A few weeks
ago I went in to the hospital and I go sometimes because I get really sick and just need
to be taken to the emergency room for pain relief. When I’m there I see
multiple doctors and nurses as I’m usually there overnight or all day and,
because it’s a public hospital, the doctors or nurses come by whenever they can
and check on me, prescribe me with something new and try everything they can to
make me feel better. When a doctor comes in they usually do a test which is the
typical stethoscope, light in the eyes, and trying to assess bodily reactions
and so forth; all pretty straight forward.
It seemed that day that there were two doctors
on call, both male, but, one was white and one wasn’t. Throughout my stay at
the hospital I would drift off to sleep and different nurses would wake me up
to give me medicine periodically, similarly, every so often one of these two
doctors would come and have a chat with me about what the next step should be
for medication and how to make me feel better so that I could go home.
Now I don’t
want it to sound bad, and I picked up on it while it was happening and was
really kicking myself for it, but I just knew that when the white doctor gave
me different options I seemed to trust his opinion over the other doctor. It was strange, because they would come in at different times and I would be in a half sleep state but I just felt more comfortable agreeing with everything the white doctor offered me, whereas, the other doctor I listened more intently to and thought I needed to decide for myself if what was being offered was really right for me. (Since I wasn’t in any serious condition both doctors did offer similar
remedies).
Did his white skin give him better qualifications? Apparently.
I started
to think why this was? Am I inherently racist? Is this a trait that is
ingrained in me? To trust the fact of a white man rather than someone of
colour? As I myself am not white, is it because of that? That I was raised to
believe that white people just know better? Or was it a more structural thing?

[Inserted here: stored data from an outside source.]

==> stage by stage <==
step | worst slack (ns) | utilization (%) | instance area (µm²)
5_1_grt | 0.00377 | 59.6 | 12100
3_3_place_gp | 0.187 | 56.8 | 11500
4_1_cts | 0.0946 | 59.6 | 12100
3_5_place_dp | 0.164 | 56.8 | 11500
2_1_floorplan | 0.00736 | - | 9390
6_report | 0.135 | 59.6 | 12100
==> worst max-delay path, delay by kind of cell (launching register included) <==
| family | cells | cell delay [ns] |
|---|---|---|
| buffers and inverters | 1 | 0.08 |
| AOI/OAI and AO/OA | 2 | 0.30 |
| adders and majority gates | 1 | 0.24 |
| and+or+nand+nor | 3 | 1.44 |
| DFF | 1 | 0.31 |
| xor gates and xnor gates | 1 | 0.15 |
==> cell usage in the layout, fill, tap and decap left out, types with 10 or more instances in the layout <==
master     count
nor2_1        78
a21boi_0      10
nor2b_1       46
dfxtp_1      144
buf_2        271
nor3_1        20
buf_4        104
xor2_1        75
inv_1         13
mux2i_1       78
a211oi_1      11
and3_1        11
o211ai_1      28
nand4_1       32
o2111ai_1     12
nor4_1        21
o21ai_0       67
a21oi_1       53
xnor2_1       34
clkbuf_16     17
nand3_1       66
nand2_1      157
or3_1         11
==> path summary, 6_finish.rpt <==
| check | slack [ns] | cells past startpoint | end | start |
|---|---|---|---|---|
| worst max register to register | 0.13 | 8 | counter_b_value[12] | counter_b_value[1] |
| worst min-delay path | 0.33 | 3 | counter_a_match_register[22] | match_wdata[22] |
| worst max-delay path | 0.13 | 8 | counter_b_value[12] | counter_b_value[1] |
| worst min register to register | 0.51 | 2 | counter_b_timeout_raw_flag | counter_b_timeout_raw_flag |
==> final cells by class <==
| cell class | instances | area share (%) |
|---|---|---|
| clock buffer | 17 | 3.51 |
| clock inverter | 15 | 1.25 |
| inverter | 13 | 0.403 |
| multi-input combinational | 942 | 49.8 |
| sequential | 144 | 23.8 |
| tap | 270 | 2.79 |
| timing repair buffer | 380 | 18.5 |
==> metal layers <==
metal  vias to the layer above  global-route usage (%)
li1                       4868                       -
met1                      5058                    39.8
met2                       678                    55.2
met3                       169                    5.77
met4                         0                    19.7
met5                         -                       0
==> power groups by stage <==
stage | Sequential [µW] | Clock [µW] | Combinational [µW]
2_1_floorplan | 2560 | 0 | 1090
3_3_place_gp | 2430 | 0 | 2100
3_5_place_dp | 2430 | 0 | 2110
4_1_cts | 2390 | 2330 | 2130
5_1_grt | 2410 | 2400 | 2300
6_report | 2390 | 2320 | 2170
===== src/rtl/pcs_csense.sv =====
// Carrier sense generation from duplex and node/repeater setting
`timescale 1ns/1ps
module pcs_csense
(
	input  wire logic i_clk,
	input  wire logic i_rst,
	pcs_cs_if.sense   cs
);
	import pcs_pkg::*;

	logic crs;
	logic next_crs;

	////////////////////////////////////////////////////////////////////////////////
	// Transmit activity counts only for a half-duplex node
	always_comb
	begin
		next_crs = cs.rx_activity;
		if (cs.half_duplex && !cs.repeater)
		begin
			next_crs = cs.rx_activity || cs.tx_activity;
		end
	end

	always_ff @(posedge i_clk)
	begin
		if (i_rst)
		begin
			crs <= 1'h0;
		end
		else
		begin
			crs <= next_crs;
		end
	end

	assign cs.carrier_sense = crs;

endmodule


===== config.mk =====
export PLATFORM = sky130hd
export DESIGN_NAME = pcs_top
export DESIGN_NICKNAME = d
export VERILOG_FILES = /design/src/include/pcs_pkg.sv /design/src/include/pcs_cs_if.sv /design/src/rtl/pcs_top.sv /design/src/rtl/pcs_csense.sv
export SDC_FILE = /design/constraint.sdc
export NUM_CORES = 1
export LEC_CHECK = 0
export ABC_AREA = 1
export BUFFER_PORTS_ARGS = -buffer_cell sky130_fd_sc_hd__buf_4
export CORE_MARGIN = 3
export CORE_UTILIZATION = 31
export DETAILED_ROUTE_END_ITERATION = 6
export PLACE_DENSITY = 0.78
export SLEW_MARGIN = 20
export SYNTH_ARGS = -nofsm -noshare
export SYNTH_HDL_FRONTEND = slang
export SYNTH_SLANG_ARGS = --single-unit

===== constraint.sdc =====
create_clock -name i_clk -period 0.8 [get_ports i_clk]
set_input_delay 0.08 -clock i_clk [delete_from_list [all_inputs] [get_ports i_clk]]
set_output_delay 0.08 -clock i_clk [all_outputs]
set_load 0.02 [all_outputs]
### config.mk
export PLATFORM = sky130hd
export DESIGN_NAME = prc_top
export DESIGN_NICKNAME = d
export VERILOG_FILES = /design/src/design/prc_pkg.sv /design/src/design/prc_axil_slave.sv /design/src/design/prc_remap_reg.sv /design/src/design/prc_top.sv
export VERILOG_INCLUDE_DIRS = /design/src /design/src/design
export SDC_FILE = /design/constraint.sdc
export NUM_CORES = 1
export LEC_CHECK = 0
export ABC_AREA = 1
export CAP_MARGIN = 20
export CORE_MARGIN = 10
export CORE_UTILIZATION = 55
export DETAILED_ROUTE_END_ITERATION = 10
export DONT_BUFFER_PORTS = 1
export HOLD_SLACK_MARGIN = 0.08
export PLACE_DENSITY_LB_ADDON = 0.25
export SETUP_SLACK_MARGIN = 0.02
export SYNTH_ARGS = -nofsm -noshare
export SYNTH_HDL_FRONTEND = slang
export SYNTH_SLANG_ARGS = --single-unit
### constraint.sdc
create_clock -name clk -period 4.6 [get_ports clk]
set_input_delay 0 -clock clk [delete_from_list [all_inputs] [get_ports clk]]
set_output_delay 0 -clock clk [all_outputs]
set_load 0.01 [all_outputs]
### src/design/prc_defines.svh
`ifndef PRC_DEFINES_SVH
`define PRC_DEFINES_SVH
// Register indices; byte address is four times the index.
`define PRC_IDX_THIRD 4'h0
`define PRC_IDX_FIRST 4'h1
`define PRC_IDX_SECOND 4'h2
`define PRC_ADDR_W 4
// Reset values.
`define PRC_RST_THIRD 8'h00
`define PRC_RST_FIRST 8'h0c
`define PRC_RST_SECOND 8'h00
// Field positions, first register.
`define PRC_F1_SP1_ROUTE_A 7
`define PRC_F1_SER1_CLK 6
`define PRC_F1_SER1_TXRX_HI 5
`define PRC_F1_SER1_TXRX_LO 4
`define PRC_F1_TIM4_DMA_HI 3
`define PRC_F1_TIM4_DMA_LO 2
`define PRC_F1_CONV_DMA_HI 1
`define PRC_F1_CONV_DMA_LO 0
// Field positions, second register.
`define PRC_F2_BREAK 7
`define PRC_F2_T3TRIG_B 6
`define PRC_F2_SP2 5
`define PRC_F2_T3_SLOW 4
`define PRC_F2_T2_SLOW 3
`define PRC_F2_T3TRIG_A 2
`define PRC_F2_T2TRIG 1
`define PRC_F2_CONVTRIG 0
// Field positions, third register.
`define PRC_F3_T2CH2 7
`define PRC_F3_T2CH1 6
`define PRC_F3_CLKOUT 5
`define PRC_F3_T3CH2 4
`define PRC_F3_T3CH1 3
`define PRC_F3_SER3_CLK 2
`define PRC_F3_SER3_TXRX 1
`define PRC_F3_SP1_ROUTE_B 0
// Writable masks per variant.
`define PRC_MASK_FULL 8'hff
`define PRC_MASK_SECOND_SMALL 8'h1f
`define PRC_MASK_THIRD_LD20 8'hff
`define PRC_MASK_THIRD_BIG 8'h3f
`define PRC_MASK_NONE 8'h00
// Bus response codes.
`define PRC_RESP_OKAY 2'b00
`define PRC_RESP_SLVERR 2'b10
`endif

### src/design/prc_pkg.sv
package prc_pkg;
  // Device variant that decides which bits exist.
  typedef enum logic [1:0] {
    PRC_VAR_LOW_20PIN = 2'h0,
    PRC_VAR_LOW_OTHER = 2'h1,
    PRC_VAR_MEDIUM = 2'h3,
    PRC_VAR_HIGH = 2'h2
  } prc_variant_t;
  // Pin groups for the first serial peripheral.
  typedef enum logic [1:0] {
    PRC_SP1_PORT_B = 2'h0,
    PRC_SP1_PORT_AC = 2'h1,
    PRC_SP1_PORT_F = 2'h2
  } prc_sp1_group_t;
  // Timer trigger sources.
  typedef enum logic [1:0] {
    PRC_TRIG_DEFAULT_PIN = 2'h0,
    PRC_TRIG_ALT_PIN = 2'h1,
    PRC_TRIG_THIRD_PIN = 2'h2,
    PRC_TRIG_SLOW_OSC = 2'h3
  } prc_trig_src_t;
  // Bus slave phases.
  typedef enum logic [1:0] {
    PRC_BUS_IDLE = 2'h0,
    PRC_BUS_RESP = 2'h1
  } prc_bus_state_t;
endpackage

### src/design/prc_axil_slave.sv
`timescale 1ns/1ps
`include "prc_defines.svh"
// ****************************************
// AXI4-Lite slave front end
// ****************************************
module prc_axil_slave
(
  input wire logic clk, // System clock.
  input wire logic rst_n, // Asynchronous reset, active low.
  input wire logic ce, // Clock enable.
  input wire logic [31:0] s_axi_awaddr, // Write address.
  input wire logic s_axi_awvalid, // Write address valid.
  output logic s_axi_awready, // Write address ready.
  input wire logic [31:0] s_axi_wdata, // Write data.
  input wire logic [3:0] s_axi_wstrb, // Write strobes.
  input wire logic s_axi_wvalid, // Write data valid.
  output logic s_axi_wready, // Write data ready.
  output logic [1:0] s_axi_bresp, // Write response.
  output logic s_axi_bvalid, // Write response valid.
  input wire logic s_axi_bready, // Write response ready.
  input wire logic [31:0] s_axi_araddr, // Read address.
  input wire logic s_axi_arvalid, // Read address valid.
  output logic s_axi_arready, // Read address ready.
  output logic [31:0] s_axi_rdata, // Read data.
  output logic [1:0] s_axi_rresp, // Read response.
  output logic s_axi_rvalid, // Read data valid.
  input wire logic s_axi_rready, // Read data ready.
  output logic wr_en, // One-cycle register write.
  output logic [`PRC_ADDR_W-1:0] wr_idx, // Register index of the write.
  output logic [7:0] wr_data, // Write byte.
  input wire logic wr_ok, // Index is mapped for writes.
  output logic [`PRC_ADDR_W-1:0] rd_idx, // Register index of the read.
  input wire logic [7:0] rd_data, // Read byte.
  input wire logic rd_ok // Index is mapped for reads.
);
  import prc_pkg::*;

  typedef struct packed {
    logic aw_got;
    logic [`PRC_ADDR_W-1:0] aw_idx;
    logic w_got;
    logic [7:0] w_byte;
    logic w_lane;
    logic bvalid;
    logic [1:0] bresp;
    logic rvalid;
    logic [1:0] rresp;
    logic [7:0] rbyte;
  } prc_slv_t;

  prc_slv_t st;
  prc_slv_t next_st;
  logic do_write;

  // Index comes from the word address; upper address bits beyond the index range fold to unmapped.
  function automatic logic [`PRC_ADDR_W-1:0] word_idx(input logic [31:0] a);
    logic [`PRC_ADDR_W-1:0] r;
    r = (a[31:2+`PRC_ADDR_W] != '0) ? {`PRC_ADDR_W{1'b1}} : a[2+`PRC_ADDR_W-1:2];
    return r;
  endfunction

  // Accept each write channel independently, answer once both are in.
  always_comb
  begin
    next_st = st;
    do_write = 1'b0;
    if (s_axi_awvalid && !st.aw_got)
    begin
      next_st.aw_got = 1'b1;
      next_st.aw_idx = word_idx(s_axi_awaddr);
    end
    if (s_axi_wvalid && !st.w_got)
    begin
      next_st.w_got = 1'b1;
      next_st.w_byte = s_axi_wdata[7:0];
      next_st.w_lane = s_axi_wstrb[0];
    end
    if (st.aw_got && st.w_got && !st.bvalid)
    begin
      do_write = wr_ok && st.w_lane;
      next_st.bvalid = 1'b1;
      next_st.bresp = wr_ok ? `PRC_RESP_OKAY : `PRC_RESP_SLVERR;
      next_st.aw_got = 1'b0;
      next_st.w_got = 1'b0;
    end
    if (st.bvalid && s_axi_bready)
    begin
      next_st.bvalid = 1'b0;
    end
    if (s_axi_arvalid && !st.rvalid)
    begin
      next_st.rvalid = 1'b1;
      next_st.rbyte = rd_ok ? rd_data : 8'h00;
      next_st.rresp = rd_ok ? `PRC_RESP_OKAY : `PRC_RESP_SLVERR;
    end
    else if (st.rvalid && s_axi_rready)
    begin
      next_st.rvalid = 1'b0;
    end
  end

  // State register; the clock enable freezes everything.
  always_ff @(posedge clk or negedge rst_n)
  begin
    if (!rst_n)
    begin
      st <= '0;
    end
    else if (ce)
    begin
      st <= next_st;
    end
  end

  assign s_axi_awready = ce && !st.aw_got;
  assign s_axi_wready = ce && !st.w_got;
  assign s_axi_bvalid = st.bvalid;
  assign s_axi_bresp = st.bresp;
  assign s_axi_arready = ce && !st.rvalid;
  assign s_axi_rvalid = st.rvalid;
  assign s_axi_rresp = st.rresp;
  assign s_axi_rdata = {24'h000000, st.rbyte};
  assign wr_en = ce && do_write;
  assign wr_idx = st.aw_idx;
  assign wr_data = st.w_byte;
  assign rd_idx = word_idx(s_axi_araddr);
endmodule

### src/design/prc_remap_reg.sv
`timescale 1ns/1ps
`include "prc_defines.svh"
// ****************************************
// One byte-wide remap register
// ****************************************
module prc_remap_reg
#(
  parameter logic [7:0] RST_VAL = 8'h00, // Reset value.
  parameter logic [7:0] WR_MASK = 8'hff // Implemented bits.
)
(
  input wire logic clk, // System clock.
  input wire logic rst_n, // Asynchronous reset, active low.
  input wire logic ce, // Clock enable.
  input wire logic wr, // Write strobe.
  input wire logic [7:0] din, // Write byte.
  output logic [7:0] q // Current contents, unimplemented bits zero.
);
  typedef struct packed {
    logic [7:0] val;
  } prc_reg_t;

  prc_reg_t st;
  prc_reg_t next_st;

  // Unimplemented bits never store anything, so they read back as zero.
  always_comb
  begin
    next_st = st;
    if (wr)
    begin
      next_st.val = din & WR_MASK;
    end
  end

  // Register.
  always_ff @(posedge clk or negedge rst_n)
  begin
    if (!rst_n)
    begin
      st.val <= RST_VAL & WR_MASK;
    end
    else if (ce)
    begin
      st <= next_st;
    end
  end

  assign q = st.val;
endmodule

### src/design/prc_top.sv
// Implementation choice: the AXI4-Lite slave port.
`timescale 1ns/1ps
`include "prc_defines.svh"
// Overview of operation
// - First reg bit7 moves serial peripheral 1
// - First reg bit6 moves serial port1 clock
// - First reg bits5:4 pick serial1 pair
// - First reg bits3:2 timer4 DMA channel
// - First reg bits1:0 converter DMA channel
// - Second reg bit7 moves both break inputs
// - Second reg bit6 gives timer3 third pin
// - Second reg bit5 moves serial peripheral 2
// - Second reg bit4 timer3 trigger slow oscillator
// - Second reg bit3 timer2 trigger slow oscillator
// - Second reg bit2 timer3 trigger pin
// - Second reg bit1 timer2 trigger pin
// - Second reg bit0 converter trigger pin
// - Second reg bits7:5 reserved small variants
// - Third reg only in some variants
// - Third reg bits7:6 timer2 channels low20
// - Third reg bit5 moves clock output
// - Third reg bits4:3 timer3 channels
// - Third reg bit2 serial port3 clock
// - Third reg bit1 serial port3 pair
// - Third reg bit0 peripheral 1 port F
module prc_top
#(
  parameter prc_pkg::prc_variant_t VARIANT = prc_pkg::PRC_VAR_HIGH // Device variant.
)
(
  input wire logic clk, // System clock, 200 MHz.
  input wire logic rst_n, // Asynchronous reset, active low.
  input wire logic ce, // Clock enable; low freezes all state.
  input wire logic [31:0] s_axi_awaddr, // Write address.
  input wire logic s_axi_awvalid, // Write address valid.
  output logic s_axi_awready, // Write address ready.
  input wire logic [31:0] s_axi_wdata, // Write data.
  input wire logic [3:0] s_axi_wstrb, // Write strobes.
  input wire logic s_axi_wvalid, // Write data valid.
  output logic s_axi_wready, // Write data ready.
  output logic [1:0] s_axi_bresp, // Write response.
  output logic s_axi_bvalid, // Write response valid.
  input wire logic s_axi_bready, // Write response ready.
  input wire logic [31:0] s_axi_araddr, // Read address.
  input wire logic s_axi_arvalid, // Read address valid.
  output logic s_axi_arready, // Read address ready.
  output logic [31:0] s_axi_rdata, // Read data.
  output logic [1:0] s_axi_rresp, // Read response.
  output logic s_axi_rvalid, // Read data valid.
  input wire logic s_axi_rready, // Read data ready.
  output prc_pkg::prc_sp1_group_t serial_periph1_group, // Pin group of serial peripheral 1.
  output logic serport1_clock_route, // Serial port 1 clock on alternate pin.
  output logic [1:0] serport1_txrx_route, // Serial port 1 pin pair code.
  output logic [3:0] timer4_dma_channel, // One-hot DMA channel of timer 4.
  output logic [3:0] converter_dma_channel, // One-hot DMA channel of the converter.
  output logic timers_break_route, // Break inputs on alternate pins.
  output prc_pkg::prc_trig_src_t timer3_trigger_src, // Timer 3 trigger source.
  output prc_pkg::prc_trig_src_t timer2_trigger_src, // Timer 2 trigger source.
  output logic serial_periph2_route, // Serial peripheral 2 on port I group.
  output logic converter_trigger_route, // Converter trigger on alternate pin.
  output logic timer2_ch2_route, // Timer 2 channel 2 on alternate pin.
  output logic timer2_ch1_route, // Timer 2 channel 1 on alternate pin.
  output logic clock_out_route, // Clock output on alternate pin.
  output logic timer3_ch2_route, // Timer 3 channel 2 on alternate pin.
  output logic timer3_ch1_route, // Timer 3 channel 1 on alternate pin.
  output logic serport3_clock_route, // Serial port 3 clock on alternate pin.
  output logic serport3_txrx_route, // Serial port 3 pair on port F.
  output logic serport1_txrx_bad // First register holds the reserved pair code.
);
  import prc_pkg::*;

  // ****************************************
  // Variant dependent masks
  // ****************************************

  // Small variants lack the upper second-register bits; of them only the 20-pin part has the third register.
  // Every low-density part counts as small here, the 20-pin one included.
  localparam logic SMALL = (VARIANT != PRC_VAR_HIGH);
  localparam logic HAS_THIRD = (VARIANT == PRC_VAR_LOW_20PIN) || (VARIANT == PRC_VAR_HIGH);
  localparam logic [7:0] MASK_SECOND = SMALL ? `PRC_MASK_SECOND_SMALL : `PRC_MASK_FULL;
  // Timer 2 channel bits exist only on the 20-pin low-density part.
  localparam logic [7:0] MASK_THIRD = !HAS_THIRD ? `PRC_MASK_NONE :
    ((VARIANT == PRC_VAR_LOW_20PIN) ? `PRC_MASK_THIRD_LD20 : `PRC_MASK_THIRD_BIG);

  // ****************************************
  // Bus and registers
  // ****************************************

  logic wr_en;
  logic [`PRC_ADDR_W-1:0] wr_idx;
  logic [7:0] wr_data;
  logic wr_ok;
  logic [`PRC_ADDR_W-1:0] rd_idx;
  logic [7:0] rd_data;
  logic rd_ok;
  logic [7:0] reg_first;
  logic [7:0] reg_second;
  logic [7:0] reg_third;

  prc_axil_slave u_slave
  (
    .clk(clk),
    .rst_n(rst_n),
    .ce(ce),
    .s_axi_awaddr(s_axi_awaddr),
    .s_axi_awvalid(s_axi_awvalid),
    .s_axi_awready(s_axi_awready),
    .s_axi_wdata(s_axi_wdata),
    .s_axi_wstrb(s_axi_wstrb),
    .s_axi_wvalid(s_axi_wvalid),
    .s_axi_wready(s_axi_wready),
    .s_axi_bresp(s_axi_bresp),
    .s_axi_bvalid(s_axi_bvalid),
    .s_axi_bready(s_axi_bready),
    .s_axi_araddr(s_axi_araddr),
    .s_axi_arvalid(s_axi_arvalid),
    .s_axi_arready(s_axi_arready),
    .s_axi_rdata(s_axi_rdata),
    .s_axi_rresp(s_axi_rresp),
    .s_axi_rvalid(s_axi_rvalid),
    .s_axi_rready(s_axi_rready),
    .wr_en(wr_en),
    .wr_idx(wr_idx),
    .wr_data(wr_data),
    .wr_ok(wr_ok),
    .rd_idx(rd_idx),
    .rd_data(rd_data),
    .rd_ok(rd_ok)
  );

  // An absent third register answers as an unmapped address.
  always_comb
  begin
    if (wr_idx == `PRC_IDX_FIRST)
    begin
      wr_ok = 1'b1;
    end
    else if (wr_idx == `PRC_IDX_SECOND)
    begin
      wr_ok = 1'b1;
    end
    else if (wr_idx == `PRC_IDX_THIRD)
    begin
      wr_ok = HAS_THIRD;
    end
    else
    begin
      wr_ok = 1'b0;
    end
  end

  // Read mux; stored bits come back as written, reserved ones as zero.
  always_comb
  begin
    rd_data = 8'h00;
    rd_ok = 1'b0;
    if (rd_idx == `PRC_IDX_FIRST)
    begin
      rd_data = reg_first;
      rd_ok = 1'b1;
    end
    else if (rd_idx == `PRC_IDX_SECOND)
    begin
      rd_data = reg_second;
      rd_ok = 1'b1;
    end
    else if (rd_idx == `PRC_IDX_THIRD)
    begin
      rd_data = reg_third;
      rd_ok = HAS_THIRD;
    end
  end

  prc_remap_reg #(.RST_VAL(`PRC_RST_FIRST), .WR_MASK(`PRC_MASK_FULL)) u_first
  (
    .clk(clk),
    .rst_n(rst_n),
    .ce(ce),
    .wr(wr_en && (wr_idx == `PRC_IDX_FIRST)),
    .din(wr_data),
    .q(reg_first)
  );

  prc_remap_reg #(.RST_VAL(`PRC_RST_SECOND), .WR_MASK(MASK_SECOND)) u_second
  (
    .clk(clk),
    .rst_n(rst_n),
    .ce(ce),
    .wr(wr_en && (wr_idx == `PRC_IDX_SECOND)),
    .din(wr_data),
    .q(reg_second)
  );

  prc_remap_reg #(.RST_VAL(`PRC_RST_THIRD), .WR_MASK(MASK_THIRD)) u_third
  (
    .clk(clk),
    .rst_n(rst_n),
    .ce(ce),
    .wr(wr_en && (wr_idx == `PRC_IDX_THIRD)),
    .din(wr_data),
    .q(reg_third)
  );

  // ****************************************
  // Routing decode
  // ****************************************

  typedef struct packed {
    prc_sp1_group_t sp1;
    logic ser1_clk;
    logic [1:0] ser1_txrx;
    logic [3:0] tim4_dma;
    logic [3:0] conv_dma;
    logic brk;
    prc_trig_src_t t3trig;
    prc_trig_src_t t2trig;
    logic sp2;
    logic convtrig;
    logic t2ch2;
    logic t2ch1;
    logic clkout;
    logic t3ch2;
    logic t3ch1;
    logic ser3_clk;
    logic ser3_txrx;
    logic ser1_bad;
  } prc_route_t;

  prc_route_t st;
  prc_route_t next_st;
  logic [1:0] t4_sel;
  logic [1:0] cv_sel;
  wire [3:0] t4_hot;
  wire [3:0] cv_hot;

  assign t4_sel = reg_first[`PRC_F1_TIM4_DMA_HI:`PRC_F1_TIM4_DMA_LO];
  assign cv_sel = reg_first[`PRC_F1_CONV_DMA_HI:`PRC_F1_CONV_DMA_LO];

  // Decode follows the register contents directly; outputs are registered for clean timing.
  always_comb
  begin
    next_st = st;
    // Port F group wins over the port A/C group when both are set.
    if (reg_third[`PRC_F3_SP1_ROUTE_B])
    begin
      next_st.sp1 = PRC_SP1_PORT_F;
    end
    else if (reg_first[`PRC_F1_SP1_ROUTE_A])
    begin
      next_st.sp1 = PRC_SP1_PORT_AC;
    end
    else
    begin
      next_st.sp1 = PRC_SP1_PORT_B;
    end
    next_st.ser1_clk = reg_first[`PRC_F1_SER1_CLK];
    next_st.ser1_txrx = reg_first[`PRC_F1_SER1_TXRX_HI:`PRC_F1_SER1_TXRX_LO];
    // The reserved pair code is passed on but also flagged so software misuse is visible.
    next_st.ser1_bad = &reg_first[`PRC_F1_SER1_TXRX_HI:`PRC_F1_SER1_TXRX_LO];
    next_st.brk = reg_second[`PRC_F2_BREAK];
    // Slow oscillator overrides pin choices; trusts software to have started it.
    if (reg_second[`PRC_F2_T3_SLOW])
    begin
      next_st.t3trig = PRC_TRIG_SLOW_OSC;
    end
    else if (reg_second[`PRC_F2_T3TRIG_B])
    begin
      next_st.t3trig = PRC_TRIG_THIRD_PIN;
    end
    else if (reg_second[`PRC_F2_T3TRIG_A])
    begin
      next_st.t3trig = PRC_TRIG_ALT_PIN;
    end
    else
    begin
      next_st.t3trig = PRC_TRIG_DEFAULT_PIN;
    end
    if (reg_second[`PRC_F2_T2_SLOW])
    begin
      next_st.t2trig = PRC_TRIG_SLOW_OSC;
    end
    else if (reg_second[`PRC_F2_T2TRIG])
    begin
      next_st.t2trig = PRC_TRIG_ALT_PIN;
    end
    else
    begin
      next_st.t2trig = PRC_TRIG_DEFAULT_PIN;
    end
    next_st.sp2 = reg_second[`PRC_F2_SP2];
    next_st.convtrig = reg_second[`PRC_F2_CONVTRIG];
    next_st.t2ch2 = reg_third[`PRC_F3_T2CH2];
    next_st.t2ch1 = reg_third[`PRC_F3_T2CH1];
    next_st.clkout = reg_third[`PRC_F3_CLKOUT];
    next_st.t3ch2 = reg_third[`PRC_F3_T3CH2];
    next_st.t3ch1 = reg_third[`PRC_F3_T3CH1];
    next_st.ser3_clk = reg_third[`PRC_F3_SER3_CLK];
    next_st.ser3_txrx = reg_third[`PRC_F3_SER3_TXRX];
    next_st.tim4_dma = t4_hot;
    next_st.conv_dma = cv_hot;
  end

  // One-hot DMA channel selects, one bit per channel number.
  for (genvar ch = 0; ch < 4; ch++)
  begin : g_dma
    assign t4_hot[ch] = (t4_sel == 2'(ch));
    assign cv_hot[ch] = (cv_sel == 2'(ch));
  end

  // Route register; reset values match the decode of the register reset values.
  always_ff @(posedge clk or negedge rst_n)
  begin
    if (!rst_n)
    begin
      st <= '0;
      st.tim4_dma <= 4'h8;
      st.conv_dma <= 4'h1;
    end
    else if (ce)
    begin
      st <= next_st;
    end
  end

  assign serial_periph1_group = st.sp1;
  assign serport1_clock_route = st.ser1_clk;
  assign serport1_txrx_route = st.ser1_txrx;
  assign timer4_dma_channel = st.tim4_dma;
  assign converter_dma_channel = st.conv_dma;
  assign timers_break_route = st.brk;
  assign timer3_trigger_src = st.t3trig;
  assign timer2_trigger_src = st.t2trig;
  assign serial_periph2_route = st.sp2;
  assign converter_trigger_route = st.convtrig;
  assign timer2_ch2_route = st.t2ch2;
  assign timer2_ch1_route = st.t2ch1;
  assign clock_out_route = st.clkout;
  assign timer3_ch2_route = st.t3ch2;
  assign timer3_ch1_route = st.t3ch1;
  assign serport3_clock_route = st.ser3_clk;
  assign serport3_txrx_route = st.ser3_txrx;
  assign serport1_txrx_bad = st.ser1_bad;
endmodule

Both these men had the same qualification, they were both working in the same
hospital, and they looked similar aged, so why did they colour of their skin
matter to me?
This tends
to happen in many situations where I think people don’t even notice, such as
where you choose to sit on the bus, or who you line up behind in the cinema. Small
acts that come from these ingrained prejudices that have been consistently
reinforced in society and the media, it is all from we’ve been exposed to
throughout our lives. The Eurocentric world in which I live in, it is on a
structural level and an institutional level and an individual level. Of course
that’s no excuse, but I am aware of my initial reactions and can actively work
on so that I don’t think this way.
I am glad someone else feels the same way as me. Ever since I began taking this course I have become so self-conscious of my own inherent prejudice and start overthinking my reactions and treatment of people wherever I go, especially on public transport.